Extended Data Figure 4. WGBS of ductal cells upon damage uncovers a global epigenetic remodelling of the DNA methylome.

a, Number of WGBS unique mapped reads in the different biological replicates. b, Bisulfite conversion rate. c-h, WGBS analyses were performed in merged biological replicates per time point (n=2). Only CpG sites with ≥3 reads were further analysed. c, CpG counts in merged biological replicates per time point. d, Genome-wide Spearman’s correlation score at the time points analysed shows dynamic CpG modifications. e, Functional localisation of DMRs.
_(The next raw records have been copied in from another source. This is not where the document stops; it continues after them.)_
### src/rtl/fpdc_pkg.sv
// ----------------------------------------------------------------------------
// fpdc_pkg
// Shared constants and types of the fractional-N PLL divider calculation.
// ----------------------------------------------------------------------------
package fpdc_pkg;

    localparam int unsigned FREQ_W  = 32;
    localparam int unsigned XO_W    = 26;
    localparam int unsigned BAND_W  = 3;
    localparam int unsigned INT_W   = 7;
    localparam int unsigned FRAC_W  = 20;
    localparam int unsigned WORD_W  = 32;
    localparam int unsigned NUM_W   = 33;
    localparam int unsigned DEN_W   = 28;
    localparam int unsigned QI_W    = 8;
    localparam int unsigned QF_W    = 19;
    localparam int unsigned Q_W     = QI_W + QF_W;
    localparam int unsigned NCELLS  = Q_W;
    localparam int unsigned ODIV_W  = 5;
    localparam int unsigned TDATA_W = 64;
    localparam int unsigned ADDR_W  = 3;

    localparam logic [FREQ_W-1:0] FREQ_MIN_HZ   = 32'd119000000;
    localparam logic [FREQ_W-1:0] FREQ_MAX_HZ   = 32'd1050000000;
    localparam logic [FREQ_W-1:0] EDGE_DIV4_HZ  = 32'd705000000;
    localparam logic [FREQ_W-1:0] EDGE_DIV6_HZ  = 32'd525000000;
    localparam logic [FREQ_W-1:0] EDGE_DIV8_HZ  = 32'd353000000;
    localparam logic [FREQ_W-1:0] EDGE_DIV12_HZ = 32'd239000000;
    localparam logic [FREQ_W-1:0] EDGE_DIV16_HZ = 32'd177000000;

    localparam logic [BAND_W-1:0] BAND_DIV4  = 3'd0;
    localparam logic [BAND_W-1:0] BAND_DIV6  = 3'd1;
    localparam logic [BAND_W-1:0] BAND_DIV8  = 3'd2;
    localparam logic [BAND_W-1:0] BAND_DIV12 = 3'd3;
    localparam logic [BAND_W-1:0] BAND_DIV16 = 3'd4;
    localparam logic [BAND_W-1:0] BAND_DIV24 = 3'd5;

    localparam logic [QI_W-1:0] Q_MAX = 8'd128;

    localparam logic [XO_W-1:0] XO_RESET = 26'd30000000;

    // register select, taken from paddr[2]
    localparam logic REG_XO  = 1'b0;
    localparam logic REG_PSC = 1'b1;

    typedef struct packed {
        logic              valid;
        logic              err;
        logic [BAND_W-1:0] band;
        logic              sel;
        logic [DEN_W-1:0]  den;
        logic [DEN_W-1:0]  rem;
        logic [Q_W-1:0]    sh;   // dividend bits out at the top, quotient bits in at the bottom
    } t_cell;

endpackage

### src/rtl/fpdc_div_cell.sv
// ----------------------------------------------------------------------------
// fpdc_div_cell
// One restoring-division step: shift in a dividend bit, trial subtract,
// shift the quotient bit into the carried word.
// ----------------------------------------------------------------------------
module fpdc_div_cell (
    input  logic            i_clk,
    input  logic            i_rst_n,
    input  logic            i_en,
    input  fpdc_pkg::t_cell i_cell,
    output fpdc_pkg::t_cell o_cell
);
    import fpdc_pkg::*;

    t_cell            r_cell;
    logic [DEN_W:0]   w_trial;
    logic [DEN_W:0]   w_diff;
    logic             w_ge;
    logic [DEN_W-1:0] n_rem;
    logic [Q_W-1:0]   n_sh;

    always_comb begin
        w_trial = {i_cell.rem, i_cell.sh[Q_W-1]};
        w_ge    = w_trial >= {1'b0, i_cell.den};
        w_diff  = w_trial - {1'b0, i_cell.den};
        n_rem   = w_ge ? w_diff[DEN_W-1:0] : w_trial[DEN_W-1:0];
        n_sh    = {i_cell.sh[Q_W-2:0], w_ge};
    end

    always_ff @(posedge i_clk) begin
        if (!i_rst_n) begin
            r_cell.valid <= 1'b0;
        end else if (i_en) begin
            r_cell.valid <= i_cell.valid;
        end
        if (i_en) begin
            r_cell.err  <= i_cell.err;
            r_cell.band <= i_cell.band;
            r_cell.sel  <= i_cell.sel;
            r_cell.den  <= i_cell.den;
            r_cell.rem  <= n_rem;
            r_cell.sh   <= n_sh;
        end
    end

    assign o_cell = r_cell;

endmodule
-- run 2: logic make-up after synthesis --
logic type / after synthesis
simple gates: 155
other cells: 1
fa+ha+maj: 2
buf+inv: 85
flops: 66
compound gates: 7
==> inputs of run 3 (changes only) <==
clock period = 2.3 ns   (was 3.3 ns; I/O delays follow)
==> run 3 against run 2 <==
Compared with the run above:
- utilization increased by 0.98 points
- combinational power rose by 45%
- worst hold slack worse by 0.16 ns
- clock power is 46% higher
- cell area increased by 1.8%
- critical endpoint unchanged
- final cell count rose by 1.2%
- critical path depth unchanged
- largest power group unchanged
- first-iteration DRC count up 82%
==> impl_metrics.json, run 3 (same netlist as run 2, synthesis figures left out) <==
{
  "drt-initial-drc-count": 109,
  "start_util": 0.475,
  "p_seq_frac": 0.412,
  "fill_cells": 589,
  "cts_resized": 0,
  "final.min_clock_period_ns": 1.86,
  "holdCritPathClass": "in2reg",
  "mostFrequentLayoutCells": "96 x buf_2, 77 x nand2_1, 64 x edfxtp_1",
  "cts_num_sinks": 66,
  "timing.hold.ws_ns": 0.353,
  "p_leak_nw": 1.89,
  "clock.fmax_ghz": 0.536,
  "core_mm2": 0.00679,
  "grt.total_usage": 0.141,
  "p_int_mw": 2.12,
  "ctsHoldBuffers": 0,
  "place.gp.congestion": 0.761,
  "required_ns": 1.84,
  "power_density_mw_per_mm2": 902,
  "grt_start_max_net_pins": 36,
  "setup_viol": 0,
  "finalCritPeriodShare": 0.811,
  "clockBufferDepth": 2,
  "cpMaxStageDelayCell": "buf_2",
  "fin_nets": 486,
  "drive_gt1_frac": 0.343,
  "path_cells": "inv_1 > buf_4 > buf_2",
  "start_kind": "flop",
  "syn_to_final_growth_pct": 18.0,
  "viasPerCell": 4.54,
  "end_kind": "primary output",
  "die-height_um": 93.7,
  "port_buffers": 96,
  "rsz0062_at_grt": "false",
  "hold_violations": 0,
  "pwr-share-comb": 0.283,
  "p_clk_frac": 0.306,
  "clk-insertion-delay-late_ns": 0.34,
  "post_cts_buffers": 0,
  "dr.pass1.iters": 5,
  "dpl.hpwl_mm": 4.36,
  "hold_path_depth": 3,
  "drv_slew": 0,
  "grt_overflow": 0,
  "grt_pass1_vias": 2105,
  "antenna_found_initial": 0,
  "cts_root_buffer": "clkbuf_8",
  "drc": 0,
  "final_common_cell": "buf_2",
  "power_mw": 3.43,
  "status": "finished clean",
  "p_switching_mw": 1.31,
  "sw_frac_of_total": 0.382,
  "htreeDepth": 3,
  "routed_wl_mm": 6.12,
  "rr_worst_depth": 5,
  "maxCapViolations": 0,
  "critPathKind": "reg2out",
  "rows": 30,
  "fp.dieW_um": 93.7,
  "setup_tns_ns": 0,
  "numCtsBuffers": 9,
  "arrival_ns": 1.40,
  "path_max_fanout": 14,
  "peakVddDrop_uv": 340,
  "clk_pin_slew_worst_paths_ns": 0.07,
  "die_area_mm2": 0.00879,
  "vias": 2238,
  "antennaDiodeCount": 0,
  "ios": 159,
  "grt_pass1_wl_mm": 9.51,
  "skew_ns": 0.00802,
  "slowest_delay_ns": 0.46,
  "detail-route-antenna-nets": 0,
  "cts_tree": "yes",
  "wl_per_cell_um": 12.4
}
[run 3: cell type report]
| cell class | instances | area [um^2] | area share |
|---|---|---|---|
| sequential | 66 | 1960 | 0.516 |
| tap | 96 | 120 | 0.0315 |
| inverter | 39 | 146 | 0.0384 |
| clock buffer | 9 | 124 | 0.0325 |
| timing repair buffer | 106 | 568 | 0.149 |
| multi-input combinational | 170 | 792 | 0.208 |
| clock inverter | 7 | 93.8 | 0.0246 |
DMRs were called if the difference in cytosine modification between samples was ≥25% with a p-value of <0.05, using DSS software. f, Violin plot of the DMR length distribution (in base pairs) identified in the n=2 biological replicates. Lines and numbers, median. g, Density plot indicating the difference in mCpG levels for loss/gain DMRs for each comparison. h, Venn diagram showing the overlap between TET1 targets (see Figure 5) that are transcriptionally up-regulated and genes showing either loss (left) or gain (right) of mCpG at the TSS according to the WGBS analyses. Hierarchical clustering analyses of the overlapping genes are presented as heatmaps of TPMs scaled per gene (Z-score).